“L’uso dell’automazione basata sull’AI negli attacchi hacker“, ha sottolineato il Washington Post, “è una tendenza in crescita che offre agli hacker maggiore portata e velocità“.
In Cina, un gruppo di hacker criminali filo-governativo ha impiegato il modello Claude AI, sviluppato da Anthropic, per organizzare attacchi cyber automatici contro aziende e Governi stranieri. L’ha riportato il Washington Post, aggiungendo che l’incidente cyber è avvenuto nel settembre scorso, mostrando “un livello di automazione senza precedenti“.

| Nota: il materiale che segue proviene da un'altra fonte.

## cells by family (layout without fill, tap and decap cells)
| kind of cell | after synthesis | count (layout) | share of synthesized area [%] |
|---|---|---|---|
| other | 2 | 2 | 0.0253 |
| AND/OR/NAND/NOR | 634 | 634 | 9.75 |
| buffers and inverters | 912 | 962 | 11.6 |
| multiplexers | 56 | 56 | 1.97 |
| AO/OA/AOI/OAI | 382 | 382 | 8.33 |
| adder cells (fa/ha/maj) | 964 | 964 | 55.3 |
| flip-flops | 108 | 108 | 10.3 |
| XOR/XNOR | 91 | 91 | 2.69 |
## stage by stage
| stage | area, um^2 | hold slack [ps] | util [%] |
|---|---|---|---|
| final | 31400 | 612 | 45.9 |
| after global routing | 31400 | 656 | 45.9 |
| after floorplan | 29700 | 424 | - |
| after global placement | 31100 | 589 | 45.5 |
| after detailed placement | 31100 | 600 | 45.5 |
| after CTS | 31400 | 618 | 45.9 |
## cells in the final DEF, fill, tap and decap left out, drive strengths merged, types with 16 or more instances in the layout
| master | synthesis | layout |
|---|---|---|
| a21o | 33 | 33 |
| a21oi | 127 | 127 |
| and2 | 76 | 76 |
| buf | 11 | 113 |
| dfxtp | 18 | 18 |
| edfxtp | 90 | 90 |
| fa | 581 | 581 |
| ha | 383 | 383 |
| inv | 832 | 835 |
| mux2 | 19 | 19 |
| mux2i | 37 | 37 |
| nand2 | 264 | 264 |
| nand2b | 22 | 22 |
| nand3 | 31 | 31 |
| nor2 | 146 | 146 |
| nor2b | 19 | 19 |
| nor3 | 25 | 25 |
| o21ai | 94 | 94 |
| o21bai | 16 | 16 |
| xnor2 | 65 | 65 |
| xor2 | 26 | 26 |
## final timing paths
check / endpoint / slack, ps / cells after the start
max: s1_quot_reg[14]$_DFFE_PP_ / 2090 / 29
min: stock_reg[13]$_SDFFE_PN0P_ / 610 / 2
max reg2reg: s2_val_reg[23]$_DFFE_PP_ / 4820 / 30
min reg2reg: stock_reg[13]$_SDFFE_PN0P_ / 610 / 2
[src/sv/assert_macros.svh]
// Assertion helpers used by the RTL.
`ifndef ASSERT_MACROS_SVH
`define ASSERT_MACROS_SVH
`ifndef NO_ASSERTIONS
`define EBV_ASSERT(label, clk, rst, prop, msg) \
  label: assert property (@(posedge clk) disable iff (rst) prop) else $error(msg);
`define EBV_ASSERT_RST(label, clk, prop, msg) \
  label: assert property (@(posedge clk) prop) else $error(msg);
`else
`define EBV_ASSERT(label, clk, rst, prop, msg)
`define EBV_ASSERT_RST(label, clk, prop, msg)
`endif
`endif

[src/sv/ebv_pkg.sv]
`default_nettype none
package ebv_pkg;
  localparam int CORDIC_STAGES = 16;
  localparam int ANGLE_BITS = 16;
  localparam int STAGES = (CORDIC_STAGES > 24) ? 24 : CORDIC_STAGES;
  localparam int IDX_W = 5;

  localparam int XW = 34;   // cordic x/y, Q2.30 with headroom
  localparam int ZW = 34;   // residual angle
  localparam int TW = 22;   // sin/cos Q2.20
  localparam int PW = 44;   // two-factor product
  localparam int QW = 64;   // Q.60 sum

  localparam logic [31:0] PHASE_KEEP =
    ~(32'((64'd1 << (32 - ANGLE_BITS)) - 64'd1));
  localparam logic signed [XW-1:0] CORDIC_GAIN = XW'(652032874);

  typedef struct packed {
    logic signed [XW-1:0] x;
    logic signed [XW-1:0] y;
    logic signed [ZW-1:0] z;
  } rot_t;

  // one item in flight through the rotation chain: pitch, yaw, roll
  typedef struct packed {
    logic            valid;
    rot_t [2:0]      rot;
    logic [2:0][1:0] quad;
  } bundle_t;

  function automatic logic [31:0] atan_entry(input logic [IDX_W-1:0] i);
    logic [31:0] v;
    unique case (i)
      5'd0:  v = 32'h20000000;
      5'd1:  v = 32'h12E4051E;
      5'd2:  v = 32'h09FB385B;
      5'd3:  v = 32'h051111D4;
      5'd4:  v = 32'h028B0D43;
      5'd5:  v = 32'h0145D7E1;
      5'd6:  v = 32'h00A2F61E;
      5'd7:  v = 32'h00517C55;
      5'd8:  v = 32'h0028BE53;
      5'd9:  v = 32'h00145F2F;
      5'd10: v = 32'h000A2F98;
      5'd11: v = 32'h000517CC;
      5'd12: v = 32'h00028BE6;
      5'd13: v = 32'h000145F3;
      5'd14: v = 32'h0000A2FA;
      5'd15: v = 32'h0000517D;
      5'd16: v = 32'h000028BE;
      5'd17: v = 32'h0000145F;
      5'd18: v = 32'h00000A2F;
      5'd19: v = 32'h00000517;
      5'd20: v = 32'h0000028B;
      5'd21: v = 32'h00000145;
      5'd22: v = 32'h000000A2;
      5'd23: v = 32'h00000051;
      default: v = 32'h0;
    endcase
    return v;
  endfunction
endpackage
`default_nettype wire

[src/sv/ebv_cordic_cell.sv]
`default_nettype none
module ebv_cordic_cell (
  input  wire logic                         clk,
  input  wire logic                         rst,
  input  wire logic                         advance,
  input  wire logic [ebv_pkg::IDX_W-1:0]    stage,
  input  wire ebv_pkg::bundle_t             din,
  output ebv_pkg::bundle_t                  dout
);
  ebv_pkg::bundle_t             nxt;
  logic signed [ebv_pkg::ZW-1:0] ang;

  always_comb begin
    ang = ebv_pkg::ZW'($signed({1'b0, ebv_pkg::atan_entry(stage)}));
    nxt = din;
    for (int k = 0; k < 3; k++) begin
      if (!din.rot[k].z[ebv_pkg::ZW-1]) begin
        nxt.rot[k].x = din.rot[k].x - (din.rot[k].y >>> stage);
        nxt.rot[k].y = din.rot[k].y + (din.rot[k].x >>> stage);
        nxt.rot[k].z = din.rot[k].z - ang;
      end else begin
        nxt.rot[k].x = din.rot[k].x + (din.rot[k].y >>> stage);
        nxt.rot[k].y = din.rot[k].y - (din.rot[k].x >>> stage);
        nxt.rot[k].z = din.rot[k].z + ang;
      end
    end
  end

  always_ff @(posedge clk) begin
    if (advance) begin
      dout.rot  <= nxt.rot;
      dout.quad <= nxt.quad;
    end
    if (rst) begin
      dout.valid <= 1'b0;
    end else if (advance) begin
      dout.valid <= nxt.valid;
    end
  end
endmodule
`default_nettype wire
### src/tcpwm_pkg.sv
package tcpwm_pkg;

    localparam int COUNT_W    = 8;
    localparam int PRESCALE_W = 10;
    localparam int DIVISOR_W  = PRESCALE_W + 1;

    localparam logic [1:0] MODE_NORMAL   = 2'd0;
    localparam logic [1:0] MODE_CTC      = 2'd1;
    localparam logic [1:0] MODE_PWM      = 2'd2;
    localparam logic [1:0] MODE_PWM_ALT  = 2'd3;

    localparam logic [1:0] ACT_OFF       = 2'd0;
    localparam logic [1:0] ACT_TOGGLE    = 2'd1;
    localparam logic [1:0] ACT_CLEAR     = 2'd2;
    localparam logic [1:0] ACT_SET       = 2'd3;

    localparam logic       CMD_TICK      = 1'b0;
    localparam logic       CMD_LOAD      = 1'b1;

    localparam logic [1:0] REG_MODE      = 2'd0;
    localparam logic [1:0] REG_PRESCALE  = 2'd1;
    localparam logic [1:0] REG_COMPARE   = 2'd2;
    localparam logic [1:0] REG_ACTION    = 2'd3;

    localparam logic [2:0] PRE_STOP      = 3'd0;
    localparam logic [2:0] PRE_DIV1      = 3'd1;
    localparam logic [2:0] PRE_DIV8      = 3'd2;
    localparam logic [2:0] PRE_DIV64     = 3'd3;
    localparam logic [2:0] PRE_DIV256    = 3'd4;
    localparam logic [2:0] PRE_DIV1024   = 3'd5;

    localparam logic [COUNT_W-1:0] COUNT_TOP = 8'hFF;

    typedef struct packed {
        logic [1:0]         timer_mode;
        logic [2:0]         prescale_select;
        logic [COUNT_W-1:0] compare_value;
        logic [1:0]         output_action;
    } cfg_t;

    typedef struct packed {
        logic               pin_level;
        logic               compare_event;
        logic               overflow_event;
        logic [COUNT_W-1:0] count_now;
    } result_t;

    function automatic logic [DIVISOR_W-1:0] prescale_divisor(input logic [2:0] sel);
        logic [DIVISOR_W-1:0] d;
        d = '0;
        unique case (sel)
            PRE_DIV1:    d = 11'd1;
            PRE_DIV8:    d = 11'd8;
            PRE_DIV64:   d = 11'd64;
            PRE_DIV256:  d = 11'd256;
            PRE_DIV1024: d = 11'd1024;
            default:     d = '0;
        endcase
        return d;
    endfunction

    function automatic logic match_pin(input logic pin, input logic [1:0] action);
        logic p;
        p = pin;
        unique case (action)
            ACT_TOGGLE: p = ~pin;
            ACT_CLEAR:  p = 1'b0;
            ACT_SET:    p = 1'b1;
            default:    p = pin;
        endcase
        return p;
    endfunction

endpackage

### src/tcpwm_cfg.sv
module tcpwm_cfg
    import tcpwm_pkg::*;
(
    input  logic                clk,
    input  logic                rst_n,
    input  logic                cfg_we,
    input  logic [1:0]          cfg_index,
    input  logic [COUNT_W-1:0]  cfg_data,
    output cfg_t                cfg
);

    cfg_t cfg_reg;

    always_ff @(posedge clk or negedge rst_n)
    begin
        if (!rst_n)
        begin
            cfg_reg <= '0;
        end
        else if (cfg_we)
        begin
            unique case (cfg_index)
                REG_MODE:     cfg_reg.timer_mode      <= cfg_data[1:0];
                REG_PRESCALE: cfg_reg.prescale_select <= cfg_data[2:0];
                REG_COMPARE:  cfg_reg.compare_value   <= cfg_data;
                REG_ACTION:   cfg_reg.output_action   <= cfg_data[1:0];
                default:      cfg_reg <= cfg_reg;
            endcase
        end
    end

    assign cfg = cfg_reg;

endmodule

### src/tcpwm_core.sv
module tcpwm_core
    import tcpwm_pkg::*;
(
    input  logic                clk,
    input  logic                rst_n,
    input  logic                step_en,
    input  logic                cmd,
    input  logic [COUNT_W-1:0]  load_value,
    input  cfg_t                cfg,
    output result_t             res
);

    logic [PRESCALE_W-1:0] prescale_count_reg, prescale_count_next;
    logic [COUNT_W-1:0]    timer_count_reg, timer_count_next;
    logic                  pin_reg, pin_next;

    logic [DIVISOR_W-1:0]  divisor;
    logic [DIVISOR_W-1:0]  prescale_inc;
    logic                  match;
    logic                  pwm_active;
    logic                  ovf;
    logic                  cmp;
    logic                  pwm_pin;

    assign divisor      = prescale_divisor(cfg.prescale_select);
    assign prescale_inc = {1'b0, prescale_count_reg} + 11'd1;
    assign match        = (timer_count_reg == cfg.compare_value);
    assign pwm_active   = (cfg.timer_mode == MODE_PWM) || (cfg.timer_mode == MODE_PWM_ALT);

    // In fast PWM the wrap action is applied after the match action, so it wins.
    always_comb
    begin
        pwm_pin = pin_reg;
        if (match)
        begin
            if (cfg.output_action == ACT_CLEAR)
                pwm_pin = 1'b0;
            else if (cfg.output_action == ACT_SET)
                pwm_pin = 1'b1;
        end
        if (timer_count_reg == COUNT_TOP)
        begin
            if (cfg.output_action == ACT_CLEAR)
                pwm_pin = 1'b1;
            else if (cfg.output_action == ACT_SET)
                pwm_pin = 1'b0;
        end
    end

    always_comb
    begin
        prescale_count_next = prescale_count_reg;
        timer_count_next    = timer_count_reg;
        pin_next            = pin_reg;
        ovf                 = 1'b0;
        cmp                 = 1'b0;
        if (cmd == CMD_LOAD)
        begin
            timer_count_next = load_value;
        end
        else if (divisor != '0)
        begin
            if (prescale_inc >= divisor)
            begin
                prescale_count_next = '0;
                cmp = match;
                if ((cfg.timer_mode == MODE_CTC) && match)
                begin
                    timer_count_next = '0;
                    pin_next = match_pin(pin_reg, cfg.output_action);
                end
                else
                begin
                    ovf = (timer_count_reg == COUNT_TOP);
                    timer_count_next = timer_count_reg + 8'd1;
                    if (pwm_active)
                        pin_next = pwm_pin;
                    else if (match)
                        pin_next = match_pin(pin_reg, cfg.output_action);
                end
            end
            else
            begin
                prescale_count_next = prescale_inc[PRESCALE_W-1:0];
            end
        end
    end

    always_ff @(posedge clk or negedge rst_n)
    begin
        if (!rst_n)
        begin
            prescale_count_reg <= '0;
            timer_count_reg    <= '0;
            pin_reg            <= 1'b0;
        end
        else if (step_en)
        begin
            prescale_count_reg <= prescale_count_next;
            timer_count_reg    <= timer_count_next;
            pin_reg            <= pin_next;
        end
    end

    assign res.count_now      = timer_count_next;
    assign res.overflow_event = ovf;
    assign res.compare_event  = cmp;
    assign res.pin_level      = pin_next;

endmodule

### src/timer_counter_normal_ctc_pwm.sv
// Eight-bit timer/counter with prescaler, clear-on-compare and fast PWM.
// Each request on the slave stream is either one clock tick (s_tuser low)
// or a counter load (s_tuser high, value in s_tdata).  Every request makes
// exactly one result request on the master stream, carrying the counter
// value after the request, the overflow and compare flags and the level of
// the compare output pin.
// A request is held in an input register, the timer step is computed
// combinationally from it, and the result lands in an output register
// that drives m_tvalid.  The timer state is updated in the same cycle,
// so one request per cycle is sustained while m_tready is high.
// When the receiver stalls, the result waits in the output register and
// one more request is still taken into the input register; after that
// s_tready drops until m_tready returns.
// The user must write the configuration through cfg_we, cfg_index and
// cfg_data only while the block is idle, which it does not enforce.
// Reset clears the configuration, the prescaler, the counter, the pin and both stream stages.
module timer_counter_normal_ctc_pwm
    import tcpwm_pkg::*;
(
    input  logic                clk,
    input  logic                rst_n,
    input  logic                s_tvalid,
    output logic                s_tready,
    input  logic [7:0]          s_tdata,   // [7:0] load_value
    input  logic                s_tuser,   // [0] cmd
    output logic                m_tvalid,
    input  logic                m_tready,
    output logic [15:0]         m_tdata,   // [7:0] count_now, [8] overflow_event,
                                           // [9] compare_event, [10] pin_level, rest zero
    input  logic                cfg_we,
    input  logic [1:0]          cfg_index,
    input  logic [7:0]          cfg_data
);

    cfg_t                cfg;
    result_t             res;

    logic                in_valid_reg;
    logic                in_cmd_reg;
    logic [COUNT_W-1:0]  in_load_reg;
    logic                out_valid_reg;
    result_t             out_res_reg;
    logic                advance;

    assign advance  = in_valid_reg && (!out_valid_reg || m_tready);
    assign s_tready = !in_valid_reg || advance;

    tcpwm_cfg u_cfg (
        .clk       (clk),
        .rst_n     (rst_n),
        .cfg_we    (cfg_we),
        .cfg_index (cfg_index),
        .cfg_data  (cfg_data),
        .cfg       (cfg)
    );

    tcpwm_core u_core (
        .clk        (clk),
        .rst_n      (rst_n),
        .step_en    (advance),
        .cmd        (in_cmd_reg),
        .load_value (in_load_reg),
        .cfg        (cfg),
        .res        (res)
    );

    always_ff @(posedge clk or negedge rst_n)
    begin
        if (!rst_n)
        begin
            in_valid_reg  <= 1'b0;
            out_valid_reg <= 1'b0;
        end
        else
        begin
            if (s_tready)
                in_valid_reg <= s_tvalid;
            if (advance)
                out_valid_reg <= 1'b1;
            else if (m_tready)
                out_valid_reg <= 1'b0;
        end
    end

    always_ff @(posedge clk)
    begin
        if (s_tready && s_tvalid)
        begin
            in_cmd_reg  <= s_tuser;
            in_load_reg <= s_tdata;
        end
        if (advance)
            out_res_reg <= res;
    end

    assign m_tvalid = out_valid_reg;
    assign m_tdata  = {5'd0, out_res_reg.pin_level, out_res_reg.compare_event,
                       out_res_reg.overflow_event, out_res_reg.count_now};

    a_ovf_wraps_to_zero : assert property (@(posedge clk) disable iff (!rst_n)
        out_valid_reg && out_res_reg.overflow_event |-> out_res_reg.count_now == '0)
        else $error("overflow reported with nonzero count");

    a_ctc_clears : assert property (@(posedge clk) disable iff (!rst_n)
        out_valid_reg && out_res_reg.compare_event && cfg.timer_mode == MODE_CTC
        |-> out_res_reg.count_now == '0)
        else $error("CTC compare did not clear the counter");

    a_load_quiet : assert property (@(posedge clk) disable iff (!rst_n)
        advance && in_cmd_reg == CMD_LOAD
        |=> !out_res_reg.overflow_event && !out_res_reg.compare_event
            && out_res_reg.count_now == $past(in_load_reg))
        else $error("load request produced events or wrong count");

endmodule
### config.mk
export PLATFORM = sky130hd
export DESIGN_NAME = timer_counter_normal_ctc_pwm
export DESIGN_NICKNAME = d
export VERILOG_FILES = /design/src/tcpwm_pkg.sv /design/src/tcpwm_cfg.sv /design/src/tcpwm_core.sv /design/src/timer_counter_normal_ctc_pwm.sv
export SDC_FILE = /design/constraint.sdc
export NUM_CORES = 1
export LEC_CHECK = 0
export CORE_MARGIN = 2
export CORE_UTILIZATION = 30
export CTS_CLUSTER_DIAMETER = 80
export DETAILED_ROUTE_END_ITERATION = 8
export DONT_BUFFER_PORTS = 1
export PLACE_DENSITY_LB_ADDON = 0.3
export SLEW_MARGIN = 20
export SYNTH_ARGS = -nofsm -noshare
export SYNTH_HDL_FRONTEND = slang
export SYNTH_SLANG_ARGS = --single-unit
### constraint.sdc
create_clock -name clk -period 3.2 [get_ports clk]
set_input_delay 0.64 -clock clk [delete_from_list [all_inputs] [get_ports clk]]
set_output_delay 0.64 -clock clk [all_outputs]
set_load 0.02 [all_outputs]
# --- Yosys cells after proc, flatten, opt, wreduce, memory -nomap -nowiden ---
# Index checks and enable logic that the tools add are counted.
classes:
  n_reduce_logical: 18
  eq_ne: 16
  add_sub_neg: 2
  n_lt_le_gt_ge: 1
  n_bitwise: 4
  muxes: 21
op_table:
  columns: ["operator", "count"]
  rows:
  - ["$pmux 11 s5", 1]
  - ["$mux 8", 4]
  - ["$mux 1", 14]
  - ["$eq 2x2->1 const B", 6]
  - ["$add 10x1->11 const B", 1]
  - ["$ge 11x11->1", 1]
  - ["$reduce_bool 11->1", 1]
  - ["$mux 10", 1]
  - ["$add 8x1->8 const B", 1]
  - ["$eq 8x8->1", 1]
  - ["$eq 8x8->1 const B", 1]
  - ["$reduce_and 2->1", 4]
  - ["$eq 2x1->1 const B", 3]
  - ["$eq 3x2->1 const B", 2]
  - ["$eq 3x3->1 const B", 2]
  - ["$not 1->1", 4]
  - ["$reduce_or 4->1", 1]
  - ["$eq 3x1->1 const B", 1]
  - ["$logic_and 1x1->1", 3]
  - ["$logic_or 1x1->1", 3]
  - ["$pmux 1 s3", 1]
  - ["$reduce_and 3->1", 1]
  - ["$reduce_or 3->1", 1]
  - ["$logic_not 1->1", 2]
  - ["2 further kinds", 2]
totals:
  elab_cells: 77
  output_inout_bits: 18
  reg_bits: 56

# --- Depth between registers and ports, before layout ---
depth:
  depth_word: 12
  mapped_depth: 12

# --- By module ---
# From an unflattened synthesis, not the netlist that was laid out.
unflattened:
  hier_cells: 307
  area_unflattened_um2: 3283.1
modules_own_cells:
  columns: ["mod", "cells_per_inst", "area_each_um2", "seq_area_each_um2", "instances"]
  rows:
  - ["tcpwm_core", 239, 1948.1, 475.5, 1]
  - ["timer_counter_normal_ctc_pwm", 34, 745.7, 650.6, 1]
  - ["tcpwm_cfg", 34, 589.3, 375.4, 1]

# --- Least setup slack after synthesis ---
# No wires, ideal clock.
synth_timing:
  path_type: "reg2reg"
  from: "register u_core.prescale_count_reg[0]"
  to: "register out_res_reg, in the netlist m_tdata[6] (data pin)"
  t_arrival_ns: 2.666
  stages_incl_launch_ff: 12
  slack_ns: 0.275
  setup_time_ns: 0.259
  cell_sequence: "dfrtp_1 -> ha_1 -> nand4_1 -> nor2_1 -> and3_1 -> ha_1 -> or4b_1 -> o211a_1 -> a21oi_4 -> buf_6 -> nor3_1 -> o31a_1"
synth_rtl:
  columns: ["item", "line_no", "rtl"]
  rows:
  - ["start: declaration", "tcpwm_core.sv:13", "logic [PRESCALE_W-1:0] prescale_count_reg, prescale_count_next;"]
  - ["start signal: assignment", "tcpwm_core.sv:99", "prescale_count_reg <= prescale_count_next;"]
  - ["end signal: assignment", "timer_counter_normal_ctc_pwm.sv:93", "out_res_reg <= res;"]
  - ["end: declaration", "timer_counter_normal_ctc_pwm.sv:42", "result_t out_res_reg;"]

# --- Final worst setup path ---
layout_timing:
  from: "register u_core.prescale_count_reg[1]"
  to: "register u_core.prescale_count_reg[0]"
layout_via:
  elab_chain_cells: 3
layout_rtl:
  columns: ["item", "line_no", "rtl"]
  rows:
  - ["$add 10x1->11", "tcpwm_core.sv:26", "assign prescale_inc = {1'b0, prescale_count_reg} + 11'd1;"]
  - ["$ge 11x11->1", "tcpwm_core.sv:63", "if (prescale_inc >= divisor)"]
  - ["$mux 10", "tcpwm_core.sv:63", null]
# No other way between the ends.
# A chain may end at the register's enable or synchronous reset.

==> flow_metrics.py <==
metrics = {
    "cts": {
        "clk_pin_slew_ns": 0.10,
        "cts_made_buffers": 5,
        "cts.htree.levels": 2,
        "tritoncts": "yes",
        "cts_buffer_depth": 2,
        "cts-root-buf": "clkbuf_8",
        "cts.sinks": 56,
        "clkLatencyLatePin_ns": 0.31,
    },
    "timing": {
        "tns_ns": 0,
        "setup_ws_ns": 0.2242,
        "fin_crit_sh_pct": 92.99,
        "slew_headroom_pct": 60.64,
        "finalHoldViolCount": 0,
        "tightestPinTransition_ns": 0.5882,
        "setup_viol": 0,
        "slew_violations": 0,
        "max_freq_mhz": 336.0,
        "rsz0062_at_grt": "false",
        "period_minus_slack_ns": 2.976,
        "fin_skew_ns": 0.01603,
    },
    "floorplan": {
        "initial_core_util_pct": 30.41,
        "die_area_sq_um": 11690,
        "fp.dieW_microns": 108.1,
        "die_h_microns": 108.1,
        "core_sq_um": 10700,
        "top_level_ports": 42,
        "fp-row-count": 38,
    },
    "synthesis": {
        "ys_warn_count": 0,
        "synth_most_common_cell": "dfrtp_1",
        "synth_commonest_cells": "dfrtp_1 (36), edfxtp_1 (20), nand2_1 (17)",
        "synth.top_cells.by_area": "dfrtp_1 (28%), edfxtp_1 (18%), mux2_2 (5.5%)",
        "synth_edf_count": 20,
        "async_flop_share_pct": 64.29,
        "synthCells": 309,
        "ys.flop_type": "dfrtp_1",
        "synth.yosys.seq_area_share_pct": 46.15,
        "synthDistinctLibCells": 66,
        "synth_seq_cells": 56,
        "synth_top_area_share_pct": 27.69,
        "synth_area_leader_cell": "dfrtp_1",
        "syn_area_sq_um": 3253,
        "avgSynthCellArea_sq_um": 10.53,
    },
    "layout": {
        "largest_register_ffs": 15,
        "fill_cells": 1101,
        "nets": 345,
        "final_util_pct": 33.26,
        "final_area_sq_um": 3558,
        "antennaDiodeCount": 0,
        "synthToLayoutAreaGrowth_pct": 9.385,
        "layout-drive-gt1-share_pct": 17.78,
    },
    "route": {
        "drtIter0Drc": 165,
        "firstDrtPassIters": 4,
        "vias": 2489,
        "drc": 0,
        "routed-wl-met2_mm": 3.952,
        "antenna_left": 0,
        "wl_met3_microns": 385,
        "finalWirelength_mm": 8.253,
        "routedWlPerCell_microns": 18.14,
        "drt-met1-wl_mm": 3.813,
        "highest_layer": "met4",
        "vias_per_cell": 5.470,
    },
    "placement": {
        "gp_congestion": 0.8116,
        "dpl_cell_area_sq_um": 3417,
        "dp_slack_ns": 0.1717,
        "portBuffers": 0,
        "dp_hpwl_mm": 5.743,
    },
    "global_routing": {
        "grt_pass1_vias": 2474,
        "grtUsageTotal_pct": 14.36,
        "grt-ovfl-total": 0,
        "grt_max_degree": 34,
        "grt_pass1_wl_mm": 13.20,
        "grt_antenna_before_repair": 0,
    },
    "critical_path": {
        "path_class": "reg -> reg",
        "crit_start": "u_core.prescale_count_reg[1]",
        "end_kind": "flop",
        "start_kind": "flop",
        "rr_startpoint": "u_core.prescale_count_reg[1]",
        "cp.required_ns": 3.45,
        "worstPathMaxFanout": 7,
        "arrival_ns": 3.23,
    },
    "power": {
        "leakage_nw": 1.367,
        "powerDensity_nw_per_um2": 602.5,
        "ir_drop_uv": 213.7,
        "fin_total_pwr_mw": 2.144,
    },
    "flow_run": {
        "drv_cap": 0,
    },
    "worst_hold_path": {
        "hp-class": "in -> async",
    },
    "outcome": {
        "status": "finished, final reports clean",
    },
}
## worst max-delay path, stage by stage (launching register included)
cell,delay (ns)
dfrtp_2,0.46
ha_1,0.21
nand4_1,0.10
nor2_1,0.08
and3_1,0.18
ha_1,0.22
or4b_1,0.53
o211a_1,0.30
a21o_1,0.28
buf_4,0.20
nor2_4,0.16
mux2_2,0.18
## cell type report
cell class              count  area [sq um]  area share (%)
clock buffers               7         76.32           2.145
repair buffers             17         142.6           4.008
well taps                 140         175.2           4.923
inverters                   5         18.77          0.5274
clock inverters             1         5.005          0.1406
flip-flops and latches     56          1503           42.23
multi-input cells         229          1638           46.03
## cells by family (layout without fill, tap and decap cells)
logic type	Yosys count	count (layout)	synth area share, %
adders and majority gates	7	7	2.692
buffers and inverters	29	30	4.615
muxes	16	16	5.538
other	1	5	0.1153
DFF	56	56	46.15
AOI/OAI and AO/OA	78	79	17.73
and+or+nand+nor	110	110	19.92
xor gates and xnor gates	12	12	3.231
## repair_timing
item / CTS / global route
gates resized for setup: 0 / 3
buffers inserted: 0 / 1
hold buffers: 1 / 1
endpoints found under the setup margin: 0 / 11
endpoints found under the hold margin: 4 / 32
## worst paths after layout
| kind | slack, ns | cells past startpoint | to |
|---|---|---|---|
| max reg2reg | 0.22 | 11 | u_core.prescale_count_reg[0] |
| max | 0.22 | 11 | u_core.prescale_count_reg[0] |
| min reg2reg | 0.52 | 1 | m_tvalid |
| min | 0.15 | 1 | u_core.prescale_count_reg[2] |
| min in group clk | 0.41 | 0 | in_load_reg[3] |
| max in group asynchronous | 2.35 | 1 | u_core.timer_count_reg[5] |
## stage by stage
step,std cells,hold slack [ns]
global placement,443,0.3456
finish,455,0.1483
CTS,452,0.004290
detailed placement,443,0.3461
floorplan,313,0.3444
global route,455,0.1437
## layer usage
metal | GRT usage [%] | vias to the layer above
met1 | 19.74 | 1224
li1 | - | 1183
met4 | 4.304 | 0
met3 | 2.773 | 10
met2 | 23.00 | 72
met5 | 0 | -
## cells in the final DEF, fill, tap and decap left out, types with 4 or more instances in the layout
cell,count
dfrtp_1,35
edfxtp_1,20
nand2_1,17
mux2_2,16
buf_4,15
nand3_1,14
nor2_1,13
o21ai_0,13
xor2_1,11
o31ai_1,9
nor3_1,9
and3_1,8
a21oi_1,7
nand2b_1,7
ha_1,7
nor4_1,6
nand3b_1,5
inv_1,5
and2_1,5
o211ai_1,5
a22o_1,5
conb_1,5
clkbuf_8,5
o31a_1,4
a31oi_1,4
## power breakdown
part	internal (mW)	leakage, nW	switching, mW
clock network	0.155	0.0422	0.240
logic	0.304	0.704	0.385
registers	0.877	0.622	0.184
No activity file was read; power rests on OpenSTA's default activity.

In effetti, la gestione di circa il 90% delle operazioni sarebbe avvenuta autonomamente, proprio da parte dell’AI. L’intervento dell’uomo si è limitato alle decisioni critiche come l’approvazione o la valutazione dei risultati generati.
Per aggirare i sistemi di sicurezza, i cybercriminali hanno ingannato il modello dichiarando falsamente di operare come auditor per conto delle organizzazioni obiettivo.
Qual è il livello di innovazione?
Questo metodo di “jailbreaking” ha consentito al modello di eseguire estrazioni di informazioni su database interni, raccogliere dati e orchestrare ogni fase dell’attacco. Dalla scansione delle vulnerabilità, fino all’esfiltrazione delle informazioni.
In almeno quattro casi, ha spiegato il quotidiano, le intrusioni sono andate a segno. Anthropic, tuttavia, ha successivamente bloccato gli account e interrotto le operazioni. Il fenomeno ha evidenziato una nuova era nella criminalità informatica, dove strumenti LLM vengono impiegati per incrementare velocità, portata e precisione delle operazioni malevole.
Simili episodi sono stati recentemente osservati anche con attori sponsorizzati dal Governo russo, suggerendo una crescente corsa agli armamenti nell’uso dell’AI per scopi offensivi. Anthropic, che ha riconosciuto l’attacco e preso contromisure per rafforzare i sistemi anti-abuso, ha sottolineato a più riprese l’urgenza di sviluppare strumenti difensivi avanzati.
La società insiste sulla necessità di costruire capacità che avvantaggino i difensori più che gli aggressori, per non cedere un vantaggio strutturale duraturo a chi impiega l’AI per fini ostili.
Il ruolo delle minacce AI
Due mesi fa, in un rapporto di Threat Intelligence, Anthropic aveva per altro rivelato una serie allarmante di abusi nell’impiego dei sistemi AI, proprio con riferimento al chatbot Claude.
Tra le tecniche emergenti si è affermato il “vibe-hacking“, una forma avanzata di manipolazione che sfrutta come vettori gli agenti di intelligenza artificiale. Secondo gli analisti di Anthropic, Claude non serviva solo come “consulente tecnico“, ma come vero e proprio “operatore attivo“, eseguendo automaticamente molte fasi di un attacco.
Il quadro delineato ha evidenziato come l’intelligenza artificiale stia evolvendo da semplice strumento a forza operativa autonoma nel campo delle offensive cyber.
La crescente autonomia di questi sistemi ha sollevato interrogativi urgenti. Certamente in merito alla sicurezza digitale globale, come pure sulla gestione del rischio e alle contromisure regolatorie necessarie per arginare l’escalation di minacce.